HR Policies & Procedures
Driving fairness and equity in the process
HR policies and procedures provide written guidance on how to handle a range of employment issues, both consistently and transparently.
HR policies and procedures usually include a description of principles, rights and responsibilities for managers and employees, setting out the organisation’s expectations clearly. However, no matter how well any policy is written, it’s their effective communication and implementation that’s crucial in ensuring their effectiveness. This will often involve training line managers on both the policy content and supporting soft skills.
Some policies are required to comply with legal requirements but even where this isn’t the case, employers often find it helpful to have a policy in place to provide clear guidance that reflects the legal framework for handling the issue in question and it also helps employees to be clear about the organisation’s stance on a particular subject.
Organisations introduce or review specific HR policies for a range of reasons including:
- To reflect and comply with existing or new legislation and case law
- To support business strategy
- To follow the latest developments in effective people management
- To deal with internal change
- To develop a more formal and consistent approach that will meet their needs as they grow
What People Want To Know
Do I have to have HR Policies and Procedures?

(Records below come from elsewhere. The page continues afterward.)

This is an optimization exercise on Yosys and OpenROAD, whose aim is small area, a short achievable clock period and few clock cycles per item, not a production implementation. Only simulation tests tie the RTL to the original design; equivalence was not proved. No activity file was given, so power comes from the tool's default toggle rates.

Design crsf_cmd, start of the top module:
module crsf_cmd (
    input  wire       clk,
    input  wire       rst,         
    input  wire       in_valid,
    input  wire [7:0] in_data,
    output wire       in_ready,
    output wire       out_valid,
    output wire [7:0] out_data,
    input  wire       out_ready
);
For scale: roughly 1,300 cells after synthesis, roughly 22 I/O pins.
Settings: LEC_CHECK=0, CAP_MARGIN=20, CORE_MARGIN=2, CORE_UTILIZATION=40, SLEW_MARGIN=20; clock period 16.0 ns.
standard.sh (not shown) runs the stock make flow with config.mk's settings and CLKGATE_MAP_FILE= SYNTH_SCRIPT=/design/flow/synth_recipe.tcl, a recipe that flattens the netlist after the stock synthesis.
==> flow/flow/run.sh <==
#!/bin/bash
# Standard layout, with timing repair aimed below the clock period and
# plain buffers on the ports.
set -euo pipefail
bash standard.sh SETUP_SLACK_MARGIN=12 "BUFFER_PORTS_ARGS=-buffer_cell sky130_fd_sc_hd__buf_4" finish > standard.log 2>&1
The first run finished clean.
Testbench counts at the start, summed over its fixed seeds: cycles 109,743, cmds 4,800.
Context: an optimization exercise on an open-source flow, tuned for small area, a short achievable clock period and few clock cycles. The choices shown serve that exercise and are no tape-out recipe.
At most, simulation tests tie the RTL to the original design; equivalence was not proved.
For runs 1 to 5, only the layout was checked, not whether the RTL still works.
Power figures rest on the tool's default switching activity, not on a simulated workload.

$ cat flow/design.v
module cmdproc (
    input  wire        clk,
    input  wire        rst,           
    input  wire        start,
    input  wire [63:0] start_base,
    input  wire [31:0] start_count,
    output wire        idle,
    output wire        done,
    output wire        faulted,
    output wire [2:0]  f_code,
    output wire        f_hdr_valid,
    output wire [63:0] f_hdr_addr,
    output wire [31:0] f_hdr_word,
    output wire        f_call_valid,
    output wire [13:0] f_method,
    output wire [2:0]  f_subch,
    output wire [1:0]  f_argi,
    output wire        f_value_valid,
    output wire [31:0] f_value,
    output wire        xl_req,
    output wire [63:0] xl_va,
    input  wire        xl_rsp,
    input  wire        xl_err,
    input  wire [63:0] xl_pa,
    output wire        rd_req,
    output wire [63:0] rd_addr,
    input  wire        rd_rsp,
    input  wire        rd_err,
    input  wire [31:0] rd_data,
    output wire        ev_valid,
    output wire [2:0]  ev_kind,
    output wire [13:0] ev_method,
    output wire [2:0]  ev_subch,
    output wire [31:0] ev_value,
    output wire [1:0]  ev_rem,
    output wire [1:0]  ev_len,
    output wire [31:0] ev_code0,
    output wire [31:0] ev_code1,
    output wire [31:0] ev_code2
);
    localparam [2:0] EV_SUBMIT = 3'd4;
    localparam [2:0] EV_DIAG   = 3'd5;
    localparam [2:0] F_UNKNOWN_MODE       = 3'd1;
    localparam [2:0] F_INCREASE_ONCE_ZERO = 3'd2;
    localparam [2:0] F_BIND_CONFLICT      = 3'd3;
    localparam [2:0] F_UNBOUND_SUBCHANNEL = 3'd4;
    localparam [2:0] F_UNKNOWN_ENGINE     = 3'd5;
    localparam [2:0] F_MACRO_NO_ENTRY     = 3'd6;
    localparam [2:0] F_PORT               = 3'd7;
    reg         st_idle;       
    reg         st_xl;         
    reg         st_hq;         
    reg         st_hw;         
    reg         st_aw;         
    reg         st_inl;        
    reg         st_rew;        
    reg         st_flt;        
    reg  [7:0]  bound;
    reg  [1:0]  cls [0:7];
    reg         mac_act;
    reg  [31:0] mac_entry;
    reg  [1:0]  mac_len;
    reg  [31:0] mac_code0;     
    reg  [31:0] mac_code1;
    reg  [63:0] cur;           
    reg  [2:0]  hmid;          
    reg         hcy;           
    reg  [31:0] rcnt;          
    reg         pos;           
    reg         ovf;           
    reg  [31:0] hdr;
    reg  [1:0]  argi;
    reg  [13:0] cmeth;
    reg         cfault;        
    reg         cev;           
    reg  [2:0]  ckind;
    reg         clast;         
    reg  [2:0]  fcode;
    reg         fpa;           
    reg         q_hwa;         
    reg         q_hwp;         
    reg         q_hwd;         
    reg         q_awq;         
    reg         q_awd;         
    reg         q_awe;         
    reg         q_qp;          
    reg         q_qd;          
    reg         q_ie;          
    wire [2:0]  h_mode = hdr[31:29];
    wire [2:0]  h_sc   = hdr[15:13];
    wire [1:0]  h_n    = hdr[17:16];
    wire        h_inl  = (h_mode == 3'd5);
    wire [1:0]  crem   = h_inl ? 2'd0 : (h_n - argi - 2'd1);
    wire [31:0] inl32  = {21'd0, hdr[28:18]};
    wire [2:0]  r_mode = rd_data[31:29];
    wire [1:0]  r_n    = rd_data[17:16];
    wire [2:0]  r_sc   = rd_data[15:13];
    wire        r_inl  = (r_mode == 3'd5);
    wire        r_nz   = rd_data[17] | rd_data[16];
    wire        r_bad  = r_mode[2] & r_mode[1];                     
    wire        r_le4  = ~r_mode[2] | ~(r_mode[1] | r_mode[0]);      
    function [4:0] outcome;    
        input [13:0] m;
        input        last;
        input        bnd;
        input [1:0]  cl;
        input        act;
        begin
            if (m == 14'h47)       outcome = 5'b00_000;
            else if (m == 14'h46)  outcome = act ? {1'b0, last, EV_SUBMIT} : 5'b10_000;
            else if (m == 14'h00)  outcome = bnd ? 5'b10_000 : 5'b00_000;
            else if (m < 14'h100)  outcome = {2'b01, EV_DIAG};
            else if (!bnd || cl == 2'd0) outcome = 5'b10_000;
            else                   outcome = {2'b01, 1'b0, cl};
        end
    endfunction
    wire        last0 = r_inl | (r_n == 2'd1);
    wire [4:0]  oc0 = outcome({1'b0, rd_data[12:0]}, last0,
                              bound[r_sc], cls[r_sc], mac_act);
    wire        c_bind = (cmeth == 14'h00);
    wire        c_m47  = (cmeth == 14'h47);
    wire        c_m46  = (cmeth == 14'h46);
    wire        inc    = (h_mode[2:1] == 2'b00) | ((h_mode == 3'd4) & (argi == 2'd0));
    wire [13:0] nmeth  = cmeth + {13'd0, inc};
    wire        lastn  = (h_n == (argi + 2'd2));
    wire [4:0]  ocn = outcome(nmeth, lastn,
                              bound[h_sc] | c_bind, cls[h_sc], mac_act | c_m47);
    wire [2:0]  dcode = c_m46  ? F_MACRO_NO_ENTRY :
                        c_bind ? F_BIND_CONFLICT :
                        bound[h_sc] ? F_UNKNOWN_ENGINE : F_UNBOUND_SUBCHANNEL;
    wire        xok   = xl_rsp & ~xl_err;
    wire        rok   = rd_rsp & ~rd_err;
    wire        x_ovf = (&xl_pa[63:2]) & (|xl_pa[1:0]);
    wire        areq = rok & ((q_hwa & r_nz & r_le4) | (q_awq & ~clast));
    wire        hreq = (rok & ((q_hwp & ~r_mode[2] & ~r_nz) | (q_awq & clast))) | q_qp;
    assign rd_req  = (rok & ((~r_mode[2] & ((q_hwa & r_nz) | q_hwp)) |
                             (q_hwa & r_nz & ~r_mode[1] & ~r_mode[0]) |
                             q_awq)) | q_qp;
    assign done    = (rok & ((q_hwd & ~r_mode[2] & ~r_nz) | q_awd)) | q_qd;
    assign idle    = st_idle | (done & start);
    assign faulted = st_flt;
    assign xl_req  = start & (st_idle | done);
    assign xl_va   = start_base;
    assign rd_addr = cur;
    wire        disp  = (st_aw & rok) | st_inl;
    wire        dok   = disp & ~cfault;
    wire        dlast = dok & clast;
    wire [31:0] val   = st_inl ? inl32 : rd_data;
    wire        e_sub = ckind[2] & ~ckind[0];
    wire        e_rd  = ~st_inl;
    wire        e0_rg = (mac_len != 2'd0);
    wire        e1_rg = (mac_len != 2'd1);
    assign ev_valid  = (rok & q_awe) | q_ie;
    assign ev_kind   = ckind;
    assign ev_method = cmeth;
    assign ev_subch  = h_sc;
    assign ev_value  = ({32{e_rd & ~e_sub}}  & rd_data) |
                       ({32{st_inl & ~e_sub}} & inl32) |
                       ({32{e_sub}} & mac_entry);
    assign ev_rem    = crem;
    assign ev_len    = mac_len + 2'd1;
    assign ev_code0  = ({32{e_rd & ~e0_rg}}  & rd_data) |
                       ({32{st_inl & ~e0_rg}} & inl32) |
                       ({32{e0_rg}} & mac_code0);
    assign ev_code1  = ({32{e_rd & ~e1_rg}}  & rd_data) |
                       ({32{st_inl & ~e1_rg}} & inl32) |
                       ({32{e1_rg}} & mac_code1);
    assign ev_code2  = ({32{e_rd}} & rd_data) | ({32{st_inl}} & inl32);
    wire f_disp = (fcode != F_UNKNOWN_MODE) & (fcode != F_INCREASE_ONCE_ZERO) &
                  (fcode != F_PORT);
    assign f_code        = fcode;
    assign f_hdr_valid   = (fcode != F_PORT) | fpa;
    assign f_hdr_addr    = cur;
    assign f_hdr_word    = hdr;
    assign f_call_valid  = f_disp | ((fcode == F_PORT) & fpa);
    assign f_method      = cmeth;
    assign f_subch       = h_sc;
    assign f_argi        = argi;
    assign f_value_valid = f_disp;
    assign f_value       = mac_code0;
    wire hw_in  = st_hw & rok;                          
    wire adv    = dok & ~clast;                         
    wire flt_port0 = (st_xl & xl_rsp & xl_err) | (st_hq & pos & ovf) |
                     (st_hw & rd_rsp & rd_err) |
                     (hw_in & ~r_mode[2] & ~r_nz & pos & ovf) |
                     (dlast & pos & ovf);
    wire flt_port1 = (hw_in & r_nz & r_le4 & ovf) |
                     (st_aw & rd_rsp & rd_err) |
                     (adv & st_aw & ovf);
    wire flt_mode  = hw_in & r_bad;
    wire flt_ioz   = hw_in & (r_mode == 3'd4) & ~r_nz;
    wire flt_disp  = disp & cfault;
    wire flt_any   = flt_port0 | flt_port1 | flt_mode | flt_ioz | flt_disp;
    wire n_hq  = ~rst & st_xl & xok;
    wire n_hw  = ~rst & (hreq | (st_hw & ~rd_rsp));
    wire n_aw  = ~rst & (areq | (st_aw & ~rd_rsp));
    wire n_inl = ~rst & hw_in & r_inl;
    wire        mid_cy = &cur[4:2];
    wire        hi_c   = st_rew ? hcy : mid_cy;
    wire [58:0] hi_x   = cur[63:5] ^ {59{st_rew}};
    wire [58:0] hi_s   = hi_x + {58'd0, hi_c};
    wire [2:0]  mid_n  = st_rew ? hmid : cur[4:2] + 3'd1;
    wire [63:0] cur_n  = {hi_s ^ {59{st_rew}}, mid_n, cur[1:0]};
    wire        ovf_r  = (&cur[63:3]) & (|cur[2:0]);        
    wire        n_ovf  = (st_xl & xok) ? x_ovf : (hreq | areq) ? ovf_r : ovf;
    wire        n_pos  = (idle & start) ? (start_count != 32'd0) :
                         ((hreq | areq) & pos) ? (rcnt != 32'd1) : pos;
    wire [4:0]  n_oc   = hw_in ? oc0 : adv ? ocn : {cfault, cev, ckind};
    wire        n_last = hw_in ? last0 : adv ? lastn : clast;
    wire        n_cf   = n_oc[4];
    wire        n_ce   = n_oc[3];
    always @(posedge clk) begin
        st_hq  <= n_hq;
        st_hw  <= n_hw;
        st_aw  <= n_aw;
        st_inl <= n_inl;
        q_hwa  <= n_hw & ~n_ovf;
        q_hwp  <= n_hw & ~n_ovf & n_pos;
        q_hwd  <= n_hw & ~n_pos;
        q_awq  <= n_aw & ~n_cf & ~n_ovf & (~n_last | n_pos);
        q_awd  <= n_aw & ~n_cf & n_last & ~n_pos;
        q_awe  <= n_aw & n_ce;
        q_qp   <= (n_hq | (n_inl & ~n_cf)) & n_pos & ~n_ovf;
        q_qd   <= (n_hq | (n_inl & ~n_cf)) & ~n_pos;
        q_ie   <= n_inl & n_ce;
        if (rst) begin
            st_idle <= 1'b1;
            st_xl   <= 1'b0;
            st_rew  <= 1'b0;
            st_flt  <= 1'b0;
            bound   <= 8'd0;
            mac_act <= 1'b0;
            mac_len <= 2'd0;
        end else begin
            st_idle <= (st_idle | done) & ~start;
            st_xl   <= (idle & start) | (st_xl & ~xl_rsp);
            st_rew  <= flt_any;
            st_flt  <= st_flt | st_rew;
            if (dok) begin
                if (c_m47) begin
                    mac_act   <= 1'b1;
                    mac_entry <= val;
                    mac_len   <= 2'd0;
                end else if (c_m46) begin
                    if (clast) begin
                        mac_act <= 1'b0;
                        mac_len <= 2'd0;
                    end else begin
                        mac_len <= mac_len + 2'd1;
                    end
                end else if (c_bind) begin
                    bound[h_sc] <= 1'b1;
                end
            end
        end
        if (dok & c_bind)
            cls[h_sc] <= (val == 32'h20) ? 2'd1 :
                         (val == 32'h07) ? 2'd2 :
                         (val == 32'h30) ? 2'd3 : 2'd0;
        if ((dok & c_m46 & ~clast & (mac_len == 2'd0)) | flt_disp)
            mac_code0 <= val;
        if (dok & c_m46 & ~clast & (mac_len == 2'd1))
            mac_code1 <= val;
        ovf <= n_ovf;
        pos <= n_pos;
        if (idle & start)
            rcnt <= start_count;
        else if ((hreq | areq) & pos)
            rcnt <= rcnt - 32'd1;
        if (st_xl & xok)
            cur <= xl_pa;
        else if (hreq | areq | st_rew)
            cur <= cur_n;
        if (hreq) begin
            hmid <= cur[4:2];
            hcy  <= mid_cy;
        end else if (areq)
            hcy  <= hcy | mid_cy;
        {cfault, cev, ckind} <= n_oc;
        clast <= n_last;
        if (hw_in) begin
            hdr   <= rd_data;
            argi  <= 2'd0;
            cmeth <= {1'b0, rd_data[12:0]};
        end else if (adv) begin
            argi  <= argi + 2'd1;
            cmeth <= nmeth;
        end
        if (flt_port0 | flt_port1) begin
            fcode <= F_PORT;
            fpa   <= flt_port1;
        end else if (flt_mode)
            fcode <= F_UNKNOWN_MODE;
        else if (flt_ioz)
            fcode <= F_INCREASE_ONCE_ZERO;
        else if (flt_disp)
            fcode <= dcode;
    end
endmodule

There are only 3 HR Policies that UK law requires:
- Health & Safety (if you have more than five employees)
- Disciplinary and Dismissal
Are there any other Policies I need to consider?
Equal Opportunities (recommended in the Equality Act 2010 Code of Practice), Personal Data, Time Off and Company Ethics are some of the key areas where a policy would be beneficial.
Do staff have to sign to confirm they have read and understood the Policies?
Some organisations ask their staff to do this but it’s not mandatory. You may wish to focus on training, communication and raising awareness of your policy requirements, rather than a tick box approach.
What happens if we have a policy but don’t follow it?
Policies are there to be followed by all. Employees not complying may face disciplinary action. An employer who dismisses an employee without following the disciplinary procedure, for example, may face a finding of unfair dismissal at an Employment Tribunal.